How does anyone ever get through this?  I can’t walk down the street, get in my car, sit at my desk, eat lunch, sleep, or even breathe without being reminded of her, the way she smelled, her smile, her eyes, her touch, her voice.  I saw something in the window of a shop last night, thught, “Yvette would like that…” and then had to duck into the nearest rest room as I fell completely to pieces.  Today I had to fill out paperwork for a new insurance plan at work and just writing her name was enough to make me crumble.

We both did things to drive each other away.  I don’t think either of us is any more to blame than the other … what she did was what she felt forced to do, and what I did is what I felt forced to do, and we gradually put up walls that shut each other out. 

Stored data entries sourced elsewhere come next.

**config.mk**
```make
export PLATFORM = sky130hd
export DESIGN_NAME = lix_en_fifo_flat
export DESIGN_NICKNAME = d
export VERILOG_FILES = /design/src/rtl/lix_en_fifo_if.sv /design/src/rtl/lix_en_fifo.sv /design/src/flat_wrapper.sv
export SDC_FILE = /design/constraint.sdc
export NUM_CORES = 1
export LEC_CHECK = 0
export CORE_UTILIZATION = 55
export CTS_BUF_LIST = sky130_fd_sc_hd__clkbuf_8
export CTS_CLUSTER_SIZE = 14
export DETAILED_ROUTE_END_ITERATION = 8
export GPL_TIMING_DRIVEN = 0
export HOLD_SLACK_MARGIN = 0.12
export PLACE_DENSITY_LB_ADDON = 0.25
export SYNTH_ARGS = -nofsm -noshare
export SYNTH_HDL_FRONTEND = slang
export SYNTH_SLANG_ARGS = --single-unit
export TNS_END_PERCENT = 1
```
**constraint.sdc**
```tcl
create_clock -name clk_i -period 3.55 [get_ports clk_i]
set_input_delay 0.71 -clock clk_i [delete_from_list [all_inputs] [get_ports clk_i]]
set_output_delay 0.71 -clock clk_i [all_outputs]
set_load 0.02 [all_outputs]
```
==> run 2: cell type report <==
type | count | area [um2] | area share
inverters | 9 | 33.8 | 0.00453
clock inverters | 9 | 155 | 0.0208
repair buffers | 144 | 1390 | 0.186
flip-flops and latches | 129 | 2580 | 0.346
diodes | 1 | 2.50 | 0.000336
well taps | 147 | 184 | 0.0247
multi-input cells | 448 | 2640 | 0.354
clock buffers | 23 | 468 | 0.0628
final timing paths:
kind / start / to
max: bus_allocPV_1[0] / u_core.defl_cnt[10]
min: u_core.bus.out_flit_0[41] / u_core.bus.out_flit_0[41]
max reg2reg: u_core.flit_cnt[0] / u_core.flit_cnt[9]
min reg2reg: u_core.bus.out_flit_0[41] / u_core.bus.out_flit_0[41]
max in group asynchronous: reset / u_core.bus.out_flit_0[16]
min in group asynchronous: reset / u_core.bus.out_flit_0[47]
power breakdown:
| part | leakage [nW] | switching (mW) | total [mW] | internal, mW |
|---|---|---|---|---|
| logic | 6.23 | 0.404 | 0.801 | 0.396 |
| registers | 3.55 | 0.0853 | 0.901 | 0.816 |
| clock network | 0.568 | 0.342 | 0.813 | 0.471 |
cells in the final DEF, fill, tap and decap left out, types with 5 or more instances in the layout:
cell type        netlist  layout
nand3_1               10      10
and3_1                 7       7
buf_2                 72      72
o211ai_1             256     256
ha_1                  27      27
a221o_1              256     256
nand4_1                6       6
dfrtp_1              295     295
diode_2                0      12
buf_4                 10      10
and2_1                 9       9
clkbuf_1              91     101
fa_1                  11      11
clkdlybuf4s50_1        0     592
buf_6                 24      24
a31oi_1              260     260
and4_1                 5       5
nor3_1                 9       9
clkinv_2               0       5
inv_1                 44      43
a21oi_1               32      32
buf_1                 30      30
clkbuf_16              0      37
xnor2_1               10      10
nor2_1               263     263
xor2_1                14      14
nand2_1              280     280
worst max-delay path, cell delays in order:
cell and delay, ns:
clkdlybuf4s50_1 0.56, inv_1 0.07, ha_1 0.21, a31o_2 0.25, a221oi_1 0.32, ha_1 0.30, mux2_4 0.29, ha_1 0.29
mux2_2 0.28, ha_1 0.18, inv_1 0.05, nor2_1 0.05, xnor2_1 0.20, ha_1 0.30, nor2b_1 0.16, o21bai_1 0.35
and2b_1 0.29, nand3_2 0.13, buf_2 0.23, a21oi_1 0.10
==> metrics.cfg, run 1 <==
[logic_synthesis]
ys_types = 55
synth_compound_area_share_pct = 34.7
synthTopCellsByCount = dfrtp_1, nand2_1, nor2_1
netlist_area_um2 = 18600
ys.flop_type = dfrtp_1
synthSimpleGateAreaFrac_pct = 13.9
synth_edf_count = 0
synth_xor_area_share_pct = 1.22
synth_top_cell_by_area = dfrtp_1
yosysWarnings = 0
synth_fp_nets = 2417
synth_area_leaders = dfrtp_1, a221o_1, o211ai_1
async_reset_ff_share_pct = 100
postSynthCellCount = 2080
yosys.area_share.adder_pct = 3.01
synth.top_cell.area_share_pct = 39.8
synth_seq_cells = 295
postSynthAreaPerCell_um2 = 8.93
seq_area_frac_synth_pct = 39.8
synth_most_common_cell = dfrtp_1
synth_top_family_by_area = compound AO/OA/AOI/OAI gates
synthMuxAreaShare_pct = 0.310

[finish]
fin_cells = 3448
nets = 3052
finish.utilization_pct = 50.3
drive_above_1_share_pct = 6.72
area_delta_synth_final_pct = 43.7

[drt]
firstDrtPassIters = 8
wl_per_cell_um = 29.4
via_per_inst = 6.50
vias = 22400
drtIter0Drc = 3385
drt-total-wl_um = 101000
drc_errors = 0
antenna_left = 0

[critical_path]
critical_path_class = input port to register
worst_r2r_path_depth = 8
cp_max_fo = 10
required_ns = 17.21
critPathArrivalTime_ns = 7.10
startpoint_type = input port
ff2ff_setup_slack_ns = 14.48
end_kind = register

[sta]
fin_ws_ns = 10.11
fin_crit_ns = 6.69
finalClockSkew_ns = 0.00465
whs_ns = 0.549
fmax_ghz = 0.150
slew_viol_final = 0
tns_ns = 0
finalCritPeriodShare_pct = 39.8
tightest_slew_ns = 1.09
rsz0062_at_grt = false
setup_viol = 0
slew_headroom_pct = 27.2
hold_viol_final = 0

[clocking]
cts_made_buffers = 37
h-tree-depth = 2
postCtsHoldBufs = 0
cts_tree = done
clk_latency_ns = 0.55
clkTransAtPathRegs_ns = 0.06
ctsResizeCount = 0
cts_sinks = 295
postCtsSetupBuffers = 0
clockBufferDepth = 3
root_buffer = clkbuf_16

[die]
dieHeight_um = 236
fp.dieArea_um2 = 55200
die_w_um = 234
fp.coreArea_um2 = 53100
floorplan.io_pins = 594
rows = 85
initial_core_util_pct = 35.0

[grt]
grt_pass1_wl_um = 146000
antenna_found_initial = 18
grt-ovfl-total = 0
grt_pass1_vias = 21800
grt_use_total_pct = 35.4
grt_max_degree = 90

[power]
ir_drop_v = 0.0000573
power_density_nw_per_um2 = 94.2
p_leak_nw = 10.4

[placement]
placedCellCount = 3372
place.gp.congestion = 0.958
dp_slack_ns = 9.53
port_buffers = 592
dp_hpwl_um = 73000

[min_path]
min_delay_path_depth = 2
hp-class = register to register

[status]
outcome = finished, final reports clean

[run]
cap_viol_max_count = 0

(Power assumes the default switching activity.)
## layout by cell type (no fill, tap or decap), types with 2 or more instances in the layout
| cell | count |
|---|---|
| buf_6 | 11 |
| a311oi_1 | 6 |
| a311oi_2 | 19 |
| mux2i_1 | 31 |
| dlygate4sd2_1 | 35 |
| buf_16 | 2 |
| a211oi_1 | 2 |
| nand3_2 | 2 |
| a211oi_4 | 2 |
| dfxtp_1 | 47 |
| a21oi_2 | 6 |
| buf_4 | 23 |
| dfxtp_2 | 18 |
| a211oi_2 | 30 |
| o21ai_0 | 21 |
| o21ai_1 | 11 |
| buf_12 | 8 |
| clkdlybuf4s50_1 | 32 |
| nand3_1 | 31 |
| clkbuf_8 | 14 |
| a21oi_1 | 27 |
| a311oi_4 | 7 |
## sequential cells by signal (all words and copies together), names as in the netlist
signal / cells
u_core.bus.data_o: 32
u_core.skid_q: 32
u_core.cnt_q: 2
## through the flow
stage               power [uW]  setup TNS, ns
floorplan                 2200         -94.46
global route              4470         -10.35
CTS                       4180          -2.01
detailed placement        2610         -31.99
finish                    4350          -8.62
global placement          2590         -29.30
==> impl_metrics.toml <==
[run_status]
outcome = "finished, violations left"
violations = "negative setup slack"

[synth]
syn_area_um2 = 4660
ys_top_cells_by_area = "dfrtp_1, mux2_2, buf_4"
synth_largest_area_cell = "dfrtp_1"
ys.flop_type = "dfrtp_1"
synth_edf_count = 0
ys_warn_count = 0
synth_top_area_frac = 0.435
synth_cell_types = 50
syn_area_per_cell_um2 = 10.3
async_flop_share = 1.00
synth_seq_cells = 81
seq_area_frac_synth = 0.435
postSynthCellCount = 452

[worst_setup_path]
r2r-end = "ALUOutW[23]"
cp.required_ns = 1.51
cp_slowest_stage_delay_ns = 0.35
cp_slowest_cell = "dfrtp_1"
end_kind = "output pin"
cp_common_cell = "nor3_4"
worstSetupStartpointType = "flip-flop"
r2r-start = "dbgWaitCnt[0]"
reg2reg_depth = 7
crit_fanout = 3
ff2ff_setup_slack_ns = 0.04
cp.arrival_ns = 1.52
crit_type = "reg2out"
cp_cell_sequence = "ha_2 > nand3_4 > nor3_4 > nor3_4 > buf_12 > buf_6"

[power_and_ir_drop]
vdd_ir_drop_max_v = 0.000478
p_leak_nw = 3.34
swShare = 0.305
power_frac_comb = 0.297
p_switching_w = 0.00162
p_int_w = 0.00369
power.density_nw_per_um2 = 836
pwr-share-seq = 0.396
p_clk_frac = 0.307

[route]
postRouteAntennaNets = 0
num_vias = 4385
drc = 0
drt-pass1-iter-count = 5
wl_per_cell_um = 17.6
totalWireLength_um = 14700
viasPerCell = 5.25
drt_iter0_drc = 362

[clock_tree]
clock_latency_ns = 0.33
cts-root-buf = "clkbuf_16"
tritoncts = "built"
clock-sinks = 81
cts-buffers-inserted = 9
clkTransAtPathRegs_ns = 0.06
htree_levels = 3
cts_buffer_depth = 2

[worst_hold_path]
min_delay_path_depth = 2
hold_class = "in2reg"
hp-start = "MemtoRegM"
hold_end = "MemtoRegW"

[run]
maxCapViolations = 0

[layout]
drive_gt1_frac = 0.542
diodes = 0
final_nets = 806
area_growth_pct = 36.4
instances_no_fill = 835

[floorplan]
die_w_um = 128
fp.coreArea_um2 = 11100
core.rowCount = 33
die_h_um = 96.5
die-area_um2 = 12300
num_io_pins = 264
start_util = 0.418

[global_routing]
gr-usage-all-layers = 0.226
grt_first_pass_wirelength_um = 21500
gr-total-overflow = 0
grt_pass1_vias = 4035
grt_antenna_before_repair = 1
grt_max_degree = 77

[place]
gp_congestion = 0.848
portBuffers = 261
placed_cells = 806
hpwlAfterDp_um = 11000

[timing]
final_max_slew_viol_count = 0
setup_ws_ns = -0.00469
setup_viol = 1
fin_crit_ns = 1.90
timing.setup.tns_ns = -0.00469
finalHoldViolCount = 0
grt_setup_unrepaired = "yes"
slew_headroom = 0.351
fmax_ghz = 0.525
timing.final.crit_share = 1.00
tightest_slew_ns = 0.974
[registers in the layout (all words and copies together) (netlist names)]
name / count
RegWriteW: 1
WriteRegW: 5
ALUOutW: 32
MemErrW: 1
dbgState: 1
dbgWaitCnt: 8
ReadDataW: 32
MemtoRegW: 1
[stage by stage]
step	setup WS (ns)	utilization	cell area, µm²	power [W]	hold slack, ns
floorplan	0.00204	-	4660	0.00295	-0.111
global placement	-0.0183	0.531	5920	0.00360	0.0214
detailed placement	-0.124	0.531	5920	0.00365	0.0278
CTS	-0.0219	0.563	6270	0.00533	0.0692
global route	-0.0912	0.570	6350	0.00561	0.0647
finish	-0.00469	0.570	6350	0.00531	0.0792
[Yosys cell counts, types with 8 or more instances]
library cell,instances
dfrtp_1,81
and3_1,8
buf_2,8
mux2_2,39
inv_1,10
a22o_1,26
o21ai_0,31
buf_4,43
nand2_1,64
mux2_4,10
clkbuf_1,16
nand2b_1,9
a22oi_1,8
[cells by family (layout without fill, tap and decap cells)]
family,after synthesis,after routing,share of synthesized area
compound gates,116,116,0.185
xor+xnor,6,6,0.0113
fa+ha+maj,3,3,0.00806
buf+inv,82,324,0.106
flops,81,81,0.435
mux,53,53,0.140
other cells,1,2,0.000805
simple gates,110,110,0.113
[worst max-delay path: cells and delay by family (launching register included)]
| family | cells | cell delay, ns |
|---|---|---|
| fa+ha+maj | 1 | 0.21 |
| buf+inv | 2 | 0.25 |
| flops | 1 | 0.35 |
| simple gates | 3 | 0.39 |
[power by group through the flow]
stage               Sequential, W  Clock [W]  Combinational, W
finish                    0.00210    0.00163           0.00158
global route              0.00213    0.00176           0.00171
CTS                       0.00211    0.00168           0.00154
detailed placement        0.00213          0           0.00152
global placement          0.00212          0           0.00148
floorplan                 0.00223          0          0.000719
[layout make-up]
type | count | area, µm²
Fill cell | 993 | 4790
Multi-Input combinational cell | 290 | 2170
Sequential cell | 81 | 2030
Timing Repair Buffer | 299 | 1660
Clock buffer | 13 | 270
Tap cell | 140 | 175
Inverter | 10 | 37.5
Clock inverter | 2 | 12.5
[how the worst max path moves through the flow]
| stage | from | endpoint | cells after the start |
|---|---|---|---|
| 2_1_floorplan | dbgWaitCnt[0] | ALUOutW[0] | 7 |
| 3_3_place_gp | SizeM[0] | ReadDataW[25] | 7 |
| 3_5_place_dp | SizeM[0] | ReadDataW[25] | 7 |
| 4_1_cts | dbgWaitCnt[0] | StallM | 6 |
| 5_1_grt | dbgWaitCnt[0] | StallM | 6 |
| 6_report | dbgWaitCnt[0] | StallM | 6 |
==> src/rtl/mem_port_arbiter_if.sv <==
// Bundle of the fetch, data-memory and memory-side signals around the arbiter.
// slave = arbiter view, master = CPU pipeline plus memory view.
interface mem_port_arbiter_if #(
   parameter int ADDR_W = 32,
   parameter int DATA_W = 32
);
   logic              if_req;
   logic [ADDR_W-1:0] if_addr;
   logic              if_flush;
   logic              dm_req;
   logic              dm_we;
   logic [ADDR_W-1:0] dm_addr;
   logic [DATA_W-1:0] dm_wdata;
   logic [DATA_W-1:0] if_rdata;
   logic              if_valid;
   logic              if_stall;
   logic [DATA_W-1:0] dm_rdata;
   logic              dm_valid;
   logic              dm_stall;
   logic              mem_en;
   logic              mem_we;
   logic [ADDR_W-1:0] mem_addr;
   logic [DATA_W-1:0] mem_wdata;
   logic [DATA_W-1:0] mem_rdata;

   modport slave (
      input  if_req, if_addr, if_flush, dm_req, dm_we, dm_addr, dm_wdata, mem_rdata,
      output if_rdata, if_valid, if_stall, dm_rdata, dm_valid, dm_stall,
             mem_en, mem_we, mem_addr, mem_wdata
   );

   modport master (
      output if_req, if_addr, if_flush, dm_req, dm_we, dm_addr, dm_wdata, mem_rdata,
      input  if_rdata, if_valid, if_stall, dm_rdata, dm_valid, dm_stall,
             mem_en, mem_we, mem_addr, mem_wdata
   );
endinterface

==> src/rtl/mem_port_arbiter.sv <==
// Shares one fixed-latency memory port between instruction fetch and data memory,
// data memory first, with fetch granted in every data-complete cycle.
//
// state   | meaning
// IDLE    | no access in flight, arbitrating this cycle
// BUSY_IF | fetch in flight, counter runs down to read-data capture
// BUSY_DM | load/store in flight, counter runs down to completion
module mem_port_arbiter #(
   parameter int ADDR_W  = 32,
   parameter int DATA_W  = 32,
   parameter int MEM_LAT = 2
) (
   input  logic              clk,
   input  logic              rst,
   mem_port_arbiter_if.slave bus
);
   localparam int CW = $clog2(MEM_LAT + 1);
   localparam logic [CW-1:0] LAT_LD = CW'(MEM_LAT);

   typedef enum logic [1:0] {IDLE = 2'd0, BUSY_IF = 2'd1, BUSY_DM = 2'd2} state_t;

   state_t            state_q, state_d;
   logic [CW-1:0]     cnt_q, cnt_d;
   logic              flush_q, flush_d;
   logic              mem_en_q, mem_en_d;
   logic              mem_we_q, mem_we_d;
   logic [ADDR_W-1:0] mem_addr_q, mem_addr_d;
   logic [DATA_W-1:0] mem_wdata_q, mem_wdata_d;
   logic [DATA_W-1:0] if_rdata_q, if_rdata_d;
   logic [DATA_W-1:0] dm_rdata_q, dm_rdata_d;
   logic              if_valid_q, if_valid_d;
   logic              dm_valid_q, dm_valid_d;

   always_comb begin
      state_d     = state_q;
      cnt_d       = cnt_q;
      flush_d     = flush_q;
      mem_en_d    = 1'b0;
      mem_we_d    = mem_we_q;
      mem_addr_d  = mem_addr_q;
      mem_wdata_d = mem_wdata_q;
      if_rdata_d  = if_rdata_q;
      dm_rdata_d  = dm_rdata_q;
      if_valid_d  = 1'b0;
      dm_valid_d  = 1'b0;
      case (state_q)
         IDLE: begin
            // A requester whose valid is showing is still holding req; skip it once.
            if (bus.dm_req && !dm_valid_q) begin
               state_d     = BUSY_DM;
               cnt_d       = LAT_LD;
               mem_en_d    = 1'b1;
               mem_we_d    = bus.dm_we;
               mem_addr_d  = bus.dm_addr;
               mem_wdata_d = bus.dm_wdata;
            end else if (bus.if_req && !bus.if_flush && !if_valid_q) begin
               state_d    = BUSY_IF;
               cnt_d      = LAT_LD;
               flush_d    = 1'b0;
               mem_en_d   = 1'b1;
               mem_we_d   = 1'b0;
               mem_addr_d = bus.if_addr;
            end
         end
         BUSY_IF: begin
            flush_d = flush_q | bus.if_flush;
            if (cnt_q == '0) begin
               state_d = IDLE;
               flush_d = 1'b0;
               if (!(flush_q || bus.if_flush)) begin
                  if_rdata_d = bus.mem_rdata;
                  if_valid_d = 1'b1;
               end
            end else begin
               cnt_d = cnt_q - CW'(1);
            end
         end
         BUSY_DM: begin
            if (cnt_q == '0) begin
               state_d    = IDLE;
               dm_valid_d = 1'b1;
               if (!mem_we_q) dm_rdata_d = bus.mem_rdata;
            end else begin
               cnt_d = cnt_q - CW'(1);
            end
         end
         default: state_d = IDLE;
      endcase
   end

   always_ff @(posedge clk) begin
      if (rst) begin
         state_q     <= IDLE;
         cnt_q       <= '0;
         flush_q     <= 1'b0;
         mem_en_q    <= 1'b0;
         mem_we_q    <= 1'b0;
         mem_addr_q  <= '0;
         mem_wdata_q <= '0;
         if_rdata_q  <= '0;
         dm_rdata_q  <= '0;
         if_valid_q  <= 1'b0;
         dm_valid_q  <= 1'b0;
      end else begin
         state_q     <= state_d;
         cnt_q       <= cnt_d;
         flush_q     <= flush_d;
         mem_en_q    <= mem_en_d;
         mem_we_q    <= mem_we_d;
         mem_addr_q  <= mem_addr_d;
         mem_wdata_q <= mem_wdata_d;
         if_rdata_q  <= if_rdata_d;
         dm_rdata_q  <= dm_rdata_d;
         if_valid_q  <= if_valid_d;
         dm_valid_q  <= dm_valid_d;
      end
   end

   assign bus.mem_en    = mem_en_q;
   assign bus.mem_we    = mem_we_q;
   assign bus.mem_addr  = mem_addr_q;
   assign bus.mem_wdata = mem_wdata_q;
   assign bus.if_rdata  = if_rdata_q;
   assign bus.dm_rdata  = dm_rdata_q;
   assign bus.if_valid  = if_valid_q;
   assign bus.dm_valid  = dm_valid_q;
   assign bus.if_stall  = bus.if_req && !if_valid_q;
   assign bus.dm_stall  = bus.dm_req && !dm_valid_q;
endmodule

==> src/flat_wrapper.sv <==
// flat-port wrapper written by rule: the top's interface ports become plain ports
module mem_port_arbiter_flat 
#(
   parameter int ADDR_W  = 32,
   parameter int DATA_W  = 32,
   parameter int MEM_LAT = 2
)
  (clk, rst, bus_if_req, bus_if_addr, bus_if_flush, bus_dm_req, bus_dm_we, bus_dm_addr, bus_dm_wdata, bus_mem_rdata, bus_if_rdata, bus_if_valid, bus_if_stall, bus_dm_rdata, bus_dm_valid, bus_dm_stall, bus_mem_en, bus_mem_we, bus_mem_addr, bus_mem_wdata);
  mem_port_arbiter_if #(.ADDR_W(ADDR_W), .DATA_W(DATA_W)) bus_i ();
  input  logic clk;
  input  logic rst;
  input wire logic [$bits(bus_i.if_req)-1:0] bus_if_req;
  input wire logic [$bits(bus_i.if_addr)-1:0] bus_if_addr;
  input wire logic [$bits(bus_i.if_flush)-1:0] bus_if_flush;
  input wire logic [$bits(bus_i.dm_req)-1:0] bus_dm_req;
  input wire logic [$bits(bus_i.dm_we)-1:0] bus_dm_we;
  input wire logic [$bits(bus_i.dm_addr)-1:0] bus_dm_addr;
  input wire logic [$bits(bus_i.dm_wdata)-1:0] bus_dm_wdata;
  input wire logic [$bits(bus_i.mem_rdata)-1:0] bus_mem_rdata;
  output wire logic [$bits(bus_i.if_rdata)-1:0] bus_if_rdata;
  output wire logic [$bits(bus_i.if_valid)-1:0] bus_if_valid;
  output wire logic [$bits(bus_i.if_stall)-1:0] bus_if_stall;
  output wire logic [$bits(bus_i.dm_rdata)-1:0] bus_dm_rdata;
  output wire logic [$bits(bus_i.dm_valid)-1:0] bus_dm_valid;
  output wire logic [$bits(bus_i.dm_stall)-1:0] bus_dm_stall;
  output wire logic [$bits(bus_i.mem_en)-1:0] bus_mem_en;
  output wire logic [$bits(bus_i.mem_we)-1:0] bus_mem_we;
  output wire logic [$bits(bus_i.mem_addr)-1:0] bus_mem_addr;
  output wire logic [$bits(bus_i.mem_wdata)-1:0] bus_mem_wdata;
  assign bus_i.if_req = bus_if_req;
  assign bus_i.if_addr = bus_if_addr;
  assign bus_i.if_flush = bus_if_flush;
  assign bus_i.dm_req = bus_dm_req;
  assign bus_i.dm_we = bus_dm_we;
  assign bus_i.dm_addr = bus_dm_addr;
  assign bus_i.dm_wdata = bus_dm_wdata;
  assign bus_i.mem_rdata = bus_mem_rdata;
  assign bus_if_rdata = bus_i.if_rdata;
  assign bus_if_valid = bus_i.if_valid;
  assign bus_if_stall = bus_i.if_stall;
  assign bus_dm_rdata = bus_i.dm_rdata;
  assign bus_dm_valid = bus_i.dm_valid;
  assign bus_dm_stall = bus_i.dm_stall;
  assign bus_mem_en = bus_i.mem_en;
  assign bus_mem_we = bus_i.mem_we;
  assign bus_mem_addr = bus_i.mem_addr;
  assign bus_mem_wdata = bus_i.mem_wdata;
  mem_port_arbiter #(.ADDR_W(ADDR_W), .DATA_W(DATA_W), .MEM_LAT(MEM_LAT)) u_core (.clk(clk), .rst(rst), .bus(bus_i));
endmodule
==> config.mk <==
export PLATFORM = sky130hd
export DESIGN_NAME = mem_port_arbiter_flat
export DESIGN_NICKNAME = d
export VERILOG_FILES = /design/src/rtl/mem_port_arbiter_if.sv /design/src/rtl/mem_port_arbiter.sv /design/src/flat_wrapper.sv
export SDC_FILE = /design/constraint.sdc
export NUM_CORES = 1
export LEC_CHECK = 0
export CORE_ASPECT_RATIO = 1.75
export CORE_MARGIN = 2
export CORE_UTILIZATION = 43
export CTS_CLUSTER_DIAMETER = 60
export DETAILED_ROUTE_END_ITERATION = 8
export PLACE_DENSITY = 0.89
export SLEW_MARGIN = 20
export SYNTH_ARGS = -nofsm -noshare
export SYNTH_HDL_FRONTEND = slang
export SYNTH_SLANG_ARGS = --single-unit
==> constraint.sdc <==
create_clock -name clk -period 4.4 [get_ports clk]
set_clock_uncertainty 0.05 [all_clocks]
set_input_delay 0.44 -clock clk [delete_from_list [all_inputs] [get_ports clk]]
set_output_delay 0.44 -clock clk [all_outputs]
set_load 0.1 [all_outputs]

There was an old movie starring Natalie Wood called “Brainstorm”, about a machine that could record people’s thoughts and memories and experiences.  In it, the two lead characters are going through a divorce.  He puts on the helmet and records a tape of all his thoughts, and gives it to her, saying, “It’s me.”  She plays it, and instantly understands … understands everything … and they live happily ever after, eventually.

If only she could somehow see into my thoughts!  Words don’t work … every time we talk, the question is, “Well, if you love me as much as you say you do, then how could you <do one of a dozen things I’ve done that created distance between us>?”.  The answer is inevitably, “I felt pushed away because you did <one of a dozen things she did that created distance between us>.”  The problem is that none of those things was meant to distance us, they just … resulted, just as the ones she did resulted from mine.  In the end we were so far apart that we didn’t even remotely understand each other’s needs.  She says she opened up to me … I think I tried too … but here we are, and apparently we both failed to do enough.  If we could have somehow seen what each other needed, if we could somehow have experienced each other’s feelings, in a way that words and arguments and discussions can’t hope to provide, it might have resolved everything.

If we could see into each other’s minds and hearts, I’d be calling her right now to discuss dinner and tell her how much I love her, instead of sitting here at my desk wishing I could stop weeping.

My close and perhaps oldest friend, Kirk, who lives in Boston and has studied Psychology, feels I should stop sharing feelings like this publicly, that I should keep my verbal catharses private.  My friend Omally recommends continuing to share, calling it “Blog therapy”.  I’m not sure what to think, so if anyone has further advice I’m listening.

1 Comment


  1. Scott,

    Learned of the split when I was in Florida. (My mom, 94, died there Dec. 1.) You already know that work and companionship are essential for recovery. A more beneficial support group would also help, one less structured than that 12-step. An alternative weekly in Atlanta will have a list of support groups. C-ville has close to 100. Atlanta should have 5 times as many. Males in Divorce or a similar category. Call me if I can help.